◆ WHAT THIS TASK INVOLVES: One part of the entries below is wanted: the lines from the one containing "clkbuf_4 | 3 |" through the one containing "met3: 2.732 / 51 / 2273". Write those out exactly and nothing else.

Stored items:
*** Block opens ***
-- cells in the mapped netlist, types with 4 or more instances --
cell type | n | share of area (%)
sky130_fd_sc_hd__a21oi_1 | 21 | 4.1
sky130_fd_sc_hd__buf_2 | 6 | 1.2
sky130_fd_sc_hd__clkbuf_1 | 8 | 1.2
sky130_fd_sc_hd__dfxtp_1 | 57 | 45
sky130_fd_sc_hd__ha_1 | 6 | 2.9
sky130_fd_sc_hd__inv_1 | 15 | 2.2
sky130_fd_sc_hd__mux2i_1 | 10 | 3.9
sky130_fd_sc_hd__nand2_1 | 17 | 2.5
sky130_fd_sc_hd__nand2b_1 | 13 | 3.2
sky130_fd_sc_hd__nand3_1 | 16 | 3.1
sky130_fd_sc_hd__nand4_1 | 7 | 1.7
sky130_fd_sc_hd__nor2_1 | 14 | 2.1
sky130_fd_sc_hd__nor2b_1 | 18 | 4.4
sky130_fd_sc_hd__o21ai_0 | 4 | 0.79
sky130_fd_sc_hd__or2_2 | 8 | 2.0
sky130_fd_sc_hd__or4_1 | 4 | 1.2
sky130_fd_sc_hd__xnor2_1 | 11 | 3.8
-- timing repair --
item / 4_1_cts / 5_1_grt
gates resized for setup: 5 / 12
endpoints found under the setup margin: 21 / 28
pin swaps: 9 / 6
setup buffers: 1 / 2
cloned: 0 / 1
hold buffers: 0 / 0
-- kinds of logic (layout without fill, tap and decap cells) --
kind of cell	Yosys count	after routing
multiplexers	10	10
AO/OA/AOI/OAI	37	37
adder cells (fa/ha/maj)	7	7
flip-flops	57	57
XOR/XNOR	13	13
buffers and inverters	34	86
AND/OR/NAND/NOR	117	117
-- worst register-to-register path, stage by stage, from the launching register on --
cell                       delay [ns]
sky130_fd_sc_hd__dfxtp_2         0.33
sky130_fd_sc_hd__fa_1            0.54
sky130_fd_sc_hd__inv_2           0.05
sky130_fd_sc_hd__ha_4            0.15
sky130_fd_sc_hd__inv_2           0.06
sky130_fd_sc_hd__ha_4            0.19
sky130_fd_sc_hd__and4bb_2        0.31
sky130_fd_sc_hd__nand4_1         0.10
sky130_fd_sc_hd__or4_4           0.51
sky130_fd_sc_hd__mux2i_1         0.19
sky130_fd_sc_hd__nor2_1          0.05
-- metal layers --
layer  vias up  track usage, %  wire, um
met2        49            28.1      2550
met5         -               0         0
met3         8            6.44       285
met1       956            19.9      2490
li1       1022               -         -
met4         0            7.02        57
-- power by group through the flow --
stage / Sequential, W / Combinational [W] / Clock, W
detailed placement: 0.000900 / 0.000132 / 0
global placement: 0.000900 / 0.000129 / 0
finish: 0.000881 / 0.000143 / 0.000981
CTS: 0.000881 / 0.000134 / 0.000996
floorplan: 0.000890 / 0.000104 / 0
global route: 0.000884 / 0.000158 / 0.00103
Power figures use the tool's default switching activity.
File: config.mk
export PLATFORM = sky130hd
export DESIGN_NAME = pipeline_hazard_controller
export DESIGN_NICKNAME = d
export VERILOG_FILES = /design/src/rtl/pipeline_ctrl_pkg.sv /design/src/rtl/hazard_perf_counter.sv /design/src/rtl/pipeline_hazard_controller.sv
export SDC_FILE = /design/constraint.sdc
export NUM_CORES = 1
export LEC_CHECK = 0
export CORE_ASPECT_RATIO = 0.8
export CORE_MARGIN = 2
export CORE_UTILIZATION = 63
export DETAILED_ROUTE_END_ITERATION = 6
export DONT_BUFFER_PORTS = 1
export PLACE_DENSITY_LB_ADDON = 0.1
export SETUP_SLACK_MARGIN = 0.15
export SYNTH_ARGS = -nofsm -noshare
export SYNTH_HDL_FRONTEND = slang
export SYNTH_SLANG_ARGS = --single-unit
export TNS_END_PERCENT = 100
File: constraint.sdc
create_clock -name clk -period 3 [get_ports clk]
set_input_delay 0.6 -clock clk [delete_from_list [all_inputs] [get_ports clk]]
set_output_delay 0.6 -clock clk [all_outputs]
set_load 0.1 [all_outputs]
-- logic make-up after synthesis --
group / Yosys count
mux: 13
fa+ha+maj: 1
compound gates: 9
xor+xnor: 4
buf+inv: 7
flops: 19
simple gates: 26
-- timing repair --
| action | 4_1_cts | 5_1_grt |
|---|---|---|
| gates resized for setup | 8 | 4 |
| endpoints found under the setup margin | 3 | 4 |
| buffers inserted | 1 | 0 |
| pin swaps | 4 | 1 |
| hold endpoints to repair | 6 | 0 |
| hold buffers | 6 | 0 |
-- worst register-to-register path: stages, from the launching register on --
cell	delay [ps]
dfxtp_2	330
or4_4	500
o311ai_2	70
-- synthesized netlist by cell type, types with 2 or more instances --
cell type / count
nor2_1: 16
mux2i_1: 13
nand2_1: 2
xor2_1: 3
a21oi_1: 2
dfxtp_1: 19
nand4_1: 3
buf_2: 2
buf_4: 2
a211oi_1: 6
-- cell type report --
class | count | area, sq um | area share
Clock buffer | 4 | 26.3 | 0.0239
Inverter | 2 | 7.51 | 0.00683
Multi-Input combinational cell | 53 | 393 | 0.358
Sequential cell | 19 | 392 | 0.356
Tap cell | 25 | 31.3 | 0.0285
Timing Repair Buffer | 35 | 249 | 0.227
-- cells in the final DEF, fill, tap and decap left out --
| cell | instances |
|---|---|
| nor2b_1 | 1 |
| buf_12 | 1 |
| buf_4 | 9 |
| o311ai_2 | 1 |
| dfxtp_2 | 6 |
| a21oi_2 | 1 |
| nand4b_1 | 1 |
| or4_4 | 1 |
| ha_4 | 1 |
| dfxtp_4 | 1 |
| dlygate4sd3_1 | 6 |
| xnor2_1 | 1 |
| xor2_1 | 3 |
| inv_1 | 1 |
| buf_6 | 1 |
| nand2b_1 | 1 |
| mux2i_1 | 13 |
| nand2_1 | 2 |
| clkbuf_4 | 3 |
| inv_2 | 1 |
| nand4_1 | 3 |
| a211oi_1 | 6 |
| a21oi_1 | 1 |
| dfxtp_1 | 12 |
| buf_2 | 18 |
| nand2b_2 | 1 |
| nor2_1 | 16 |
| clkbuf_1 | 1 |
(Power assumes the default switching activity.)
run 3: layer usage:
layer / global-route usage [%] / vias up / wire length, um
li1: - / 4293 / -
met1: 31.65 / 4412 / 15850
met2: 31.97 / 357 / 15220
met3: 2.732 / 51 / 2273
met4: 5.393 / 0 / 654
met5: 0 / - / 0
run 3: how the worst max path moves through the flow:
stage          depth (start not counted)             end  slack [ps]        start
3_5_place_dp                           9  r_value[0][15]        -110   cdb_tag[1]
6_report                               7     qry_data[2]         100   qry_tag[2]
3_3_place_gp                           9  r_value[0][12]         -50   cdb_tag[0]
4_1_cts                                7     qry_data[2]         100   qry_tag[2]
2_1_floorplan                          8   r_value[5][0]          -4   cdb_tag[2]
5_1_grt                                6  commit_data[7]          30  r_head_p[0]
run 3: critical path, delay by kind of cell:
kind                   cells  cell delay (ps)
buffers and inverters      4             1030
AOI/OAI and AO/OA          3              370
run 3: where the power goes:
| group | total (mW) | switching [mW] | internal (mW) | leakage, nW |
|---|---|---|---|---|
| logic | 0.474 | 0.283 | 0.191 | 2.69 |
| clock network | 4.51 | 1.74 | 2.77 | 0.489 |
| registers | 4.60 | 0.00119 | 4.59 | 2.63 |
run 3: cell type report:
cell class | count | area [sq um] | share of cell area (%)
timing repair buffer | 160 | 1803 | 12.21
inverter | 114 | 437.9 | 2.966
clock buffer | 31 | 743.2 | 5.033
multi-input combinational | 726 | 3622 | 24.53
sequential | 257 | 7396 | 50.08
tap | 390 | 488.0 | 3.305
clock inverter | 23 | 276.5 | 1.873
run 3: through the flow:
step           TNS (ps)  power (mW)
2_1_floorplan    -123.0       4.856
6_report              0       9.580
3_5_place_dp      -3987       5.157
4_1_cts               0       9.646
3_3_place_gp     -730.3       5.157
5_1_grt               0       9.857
## src/rtl/sw_debounce_sync.sv

```systemverilog
// -----------------------------------------------------------------------------
// sw_debounce_sync
//
// Conditions the raw board switches before the processor's SW port. Each bit
// is brought into clk through a two-flop synchronizer, then debounced: a new
// level is accepted only after the synchronized input has differed from the
// current stable level for DEBOUNCE_CYCLES consecutive clock edges. Accepted
// changes produce a one-cycle event pulse and set a sticky per-bit flag that
// software clears through clr_en/clr_mask.
//
// Ports
//   clk          system clock, all state on the rising edge
//   RST_n        asynchronous active-low reset
//   sw_raw       raw, asynchronous, bouncing switch levels
//   sw_stable    debounced, synchronized switch levels
//   sw_event     one-cycle pulse per bit in the cycle after a level is accepted
//   sw_changed   sticky per-bit change flags
//   chg_pending  OR of sw_changed (combinational, no extra latency)
//   clr_en       clear strobe for the sticky flags
//   clr_mask     which sticky flags to clear when clr_en is high
// -----------------------------------------------------------------------------
module sw_debounce_sync #(
  parameter int WIDTH           = 10,
  parameter int DEBOUNCE_CYCLES = 16,
  parameter int CNT_W           = $clog2(DEBOUNCE_CYCLES)
) (
  input  logic             clk,
  input  logic             RST_n,
  input  logic [WIDTH-1:0] sw_raw,
  output logic [WIDTH-1:0] sw_stable,
  output logic [WIDTH-1:0] sw_event,
  output logic [WIDTH-1:0] sw_changed,
  output logic             chg_pending,
  input  logic             clr_en,
  input  logic [WIDTH-1:0] clr_mask
);

  // Terminal count: the D-th consecutive differing edge is the one that
  // accepts, so the counter only ever needs to reach D-1.
  localparam logic [CNT_W-1:0] CNT_LAST = CNT_W'(DEBOUNCE_CYCLES - 1);

  logic [WIDTH-1:0] sync1_q;
  logic [WIDTH-1:0] sync2_q;
  logic [WIDTH-1:0] stable_q;
  logic [WIDTH-1:0] stable_d;
  logic [WIDTH-1:0] event_q;
  logic [WIDTH-1:0] changed_q;
  logic [WIDTH-1:0] changed_d;
  logic [WIDTH-1:0] accept_d;
  logic [WIDTH-1:0] clear_d;

  // ---------------------------------------------------------------------------
  // Per-bit stability counters. Each bit is completely independent.
  // ---------------------------------------------------------------------------
  for (genvar gi = 0; gi < WIDTH; gi++) begin : g_bit
    logic [CNT_W-1:0] cnt_q;
    logic [CNT_W-1:0] cnt_d;
    logic             differs;

    assign differs       = (sync2_q[gi] != stable_q[gi]);
    assign accept_d[gi]  = differs && (cnt_q == CNT_LAST);

    // Any return to the stable level, or an acceptance, restarts the count.
    assign cnt_d = (!differs || (cnt_q == CNT_LAST)) ? '0
                                                     : cnt_q + CNT_W'(1);

    always_ff @(posedge clk or negedge RST_n) begin
      if (!RST_n) begin
        cnt_q <= '0;
      end else begin
        cnt_q <= cnt_d;
      end
    end
  end

  // ---------------------------------------------------------------------------
  // Stable level, sticky flags.
  // ---------------------------------------------------------------------------
  // An accepted bit always takes the opposite of its current stable value.
  assign stable_d = stable_q ^ accept_d;

  // Clear first, then OR in new acceptances so a same-cycle set wins.
  assign clear_d   = clr_en ? clr_mask : '0;
  assign changed_d = (changed_q & ~clear_d) | accept_d;

  always_ff @(posedge clk or negedge RST_n) begin
    if (!RST_n) begin
      sync1_q   <= '0;
      sync2_q   <= '0;
      stable_q  <= '0;
      event_q   <= '0;
      changed_q <= '0;
    end else begin
      sync1_q   <= sw_raw;
      sync2_q   <= sync1_q;
      stable_q  <= stable_d;
      event_q   <= accept_d;
      changed_q <= changed_d;
    end
  end

  assign sw_stable   = stable_q;
  assign sw_event    = event_q;
  assign sw_changed  = changed_q;
  assign chg_pending = |changed_q;

endmodule
```

## config.mk

```make
export PLATFORM = sky130hd
export DESIGN_NAME = sw_debounce_sync
export DESIGN_NICKNAME = d
export VERILOG_FILES = /design/src/rtl/sw_debounce_sync.sv
export SDC_FILE = /design/constraint.sdc
export NUM_CORES = 1
export LEC_CHECK = 0
export CAP_MARGIN = 40
export CORE_MARGIN = 10
export CORE_UTILIZATION = 56
export DETAILED_ROUTE_END_ITERATION = 12
export PLACE_DENSITY = 0.83
export SYNTH_ARGS = -nofsm -noshare
export SYNTH_HDL_FRONTEND = slang
export SYNTH_SLANG_ARGS = --single-unit
```

## constraint.sdc

```tcl
create_clock -name clk -period 2.65 [get_ports clk]
set_clock_uncertainty 0.05 [all_clocks]
set_input_delay 0.6625 -clock clk [delete_from_list [all_inputs] [get_ports clk]]
set_output_delay 0.6625 -clock clk [all_outputs]
set_load 0.1 [all_outputs]
```
### src/rtl/srt4_div_arbiter.sv
// Round-robin arbiter sharing one SRT4 radix-4 divider among NREQ requesters.
// A zero divisor is answered locally without touching the divider. A watchdog
// aborts a divider that never raises div_end.
module srt4_div_arbiter #(
  parameter int NREQ    = 4,
  parameter int WIDTH   = 8,
  parameter int TIMEOUT = 64
) (
  input  logic                    clk,
  input  logic                    rst_b,
  input  logic [NREQ-1:0]         req,
  input  logic [NREQ*WIDTH-1:0]   req_a,
  input  logic [NREQ*WIDTH-1:0]   req_b,
  output logic                    div_begin,
  output logic [WIDTH-1:0]        div_a,
  output logic [WIDTH-1:0]        div_b,
  input  logic                    div_end,
  input  logic [WIDTH-1:0]        div_q,
  input  logic [WIDTH-1:0]        div_r,
  output logic                    div_abort,
  output logic [NREQ-1:0]         grant,
  output logic [NREQ-1:0]         resp_valid,
  output logic [WIDTH-1:0]        resp_q,
  output logic [WIDTH-1:0]        resp_r,
  output logic                    resp_err,
  output logic                    busy
);

  localparam int PW = $clog2(NREQ);
  localparam int TW = $clog2(TIMEOUT);

  typedef enum logic [1:0] {
    S_IDLE,
    S_LAUNCH,
    S_WAIT,
    S_RESP
  } state_t;

  state_t            state_q, state_d;
  logic [PW-1:0]     rr_ptr_q, rr_ptr_d;
  logic [PW-1:0]     win_q, win_d;
  logic [TW-1:0]     timer_q, timer_d;
  logic [NREQ-1:0]   grant_q, grant_d;
  logic [WIDTH-1:0]  div_a_q, div_a_d;
  logic [WIDTH-1:0]  div_b_q, div_b_d;
  logic [WIDTH-1:0]  res_q_q, res_q_d;
  logic [WIDTH-1:0]  res_r_q, res_r_d;
  logic              res_err_q, res_err_d;

  logic              found;
  logic [PW-1:0]     win_idx;
  logic [PW-1:0]     scan_idx;
  logic [WIDTH-1:0]  win_a;
  logic [WIDTH-1:0]  win_b;

  // Round-robin scan: first asserted request starting at rr_ptr, wrapping.
  always_comb begin
    found    = 1'b0;
    win_idx  = '0;
    scan_idx = '0;
    for (int unsigned k = 0; k < NREQ; k++) begin
      scan_idx = PW'((32'(rr_ptr_q) + k) % 32'(NREQ));
      if (!found && req[scan_idx]) begin
        found   = 1'b1;
        win_idx = scan_idx;
      end
    end
  end

  // Operand slices of the current scan winner.
  always_comb begin
    win_a = req_a[win_idx*WIDTH +: WIDTH];
    win_b = req_b[win_idx*WIDTH +: WIDTH];
  end

  // Next-state, datapath captures and pulse outputs.
  always_comb begin
    state_d    = state_q;
    rr_ptr_d   = rr_ptr_q;
    win_d      = win_q;
    timer_d    = timer_q;
    grant_d    = grant_q;
    div_a_d    = div_a_q;
    div_b_d    = div_b_q;
    res_q_d    = res_q_q;
    res_r_d    = res_r_q;
    res_err_d  = res_err_q;
    div_begin  = 1'b0;
    div_abort  = 1'b0;
    resp_valid = '0;

    case (state_q)
      S_IDLE: begin
        if (found) begin
          win_d            = win_idx;
          grant_d          = '0;
          grant_d[win_idx] = 1'b1;
          if (win_b == '0) begin
            res_q_d   = '1;
            res_r_d   = win_a;
            res_err_d = 1'b1;
            state_d   = S_RESP;
          end else begin
            div_a_d = win_a;
            div_b_d = win_b;
            state_d = S_LAUNCH;
          end
        end
      end
      S_LAUNCH: begin
        div_begin = 1'b1;
        timer_d   = '0;
        state_d   = S_WAIT;
      end
      S_WAIT: begin
        // div_end wins over an expiring watchdog in the same cycle.
        if (div_end) begin
          res_q_d   = div_q;
          res_r_d   = div_r;
          res_err_d = 1'b0;
          state_d   = S_RESP;
        end else if (timer_q == TW'(TIMEOUT - 1)) begin
          div_abort = 1'b1;
          res_q_d   = '0;
          res_r_d   = '0;
          res_err_d = 1'b1;
          state_d   = S_RESP;
        end else begin
          timer_d = timer_q + 1'b1;
        end
      end
      S_RESP: begin
        resp_valid = grant_q;
        grant_d    = '0;
        rr_ptr_d   = (win_q == PW'(NREQ - 1)) ? '0 : win_q + 1'b1;
        state_d    = S_IDLE;
      end
      default: state_d = S_IDLE;
    endcase
  end

  // State and datapath registers with synchronous active-high reset.
  always_ff @(posedge clk) begin
    if (rst_b) begin
      state_q   <= S_IDLE;
      rr_ptr_q  <= '0;
      win_q     <= '0;
      timer_q   <= '0;
      grant_q   <= '0;
      div_a_q   <= '0;
      div_b_q   <= '0;
      res_q_q   <= '0;
      res_r_q   <= '0;
      res_err_q <= 1'b0;
    end else begin
      state_q   <= state_d;
      rr_ptr_q  <= rr_ptr_d;
      win_q     <= win_d;
      timer_q   <= timer_d;
      grant_q   <= grant_d;
      div_a_q   <= div_a_d;
      div_b_q   <= div_b_d;
      res_q_q   <= res_q_d;
      res_r_q   <= res_r_d;
      res_err_q <= res_err_d;
    end
  end

  assign div_a    = div_a_q;
  assign div_b    = div_b_q;
  assign grant    = grant_q;
  assign resp_q   = res_q_q;
  assign resp_r   = res_r_q;
  assign resp_err = res_err_q;
  assign busy     = (state_q != S_IDLE);

endmodule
*** Block closes ***
◆ ANSWER FOR THE TASK:
| clkbuf_4 | 3 |
| inv_2 | 1 |
| nand4_1 | 3 |
| a211oi_1 | 6 |
| a21oi_1 | 1 |
| dfxtp_1 | 12 |
| buf_2 | 18 |
| nand2b_2 | 1 |
| nor2_1 | 16 |
| clkbuf_1 | 1 |
(Power assumes the default switching activity.)
run 3: layer usage:
layer / global-route usage [%] / vias up / wire length, um
li1: - / 4293 / -
met1: 31.65 / 4412 / 15850
met2: 31.97 / 357 / 15220
met3: 2.732 / 51 / 2273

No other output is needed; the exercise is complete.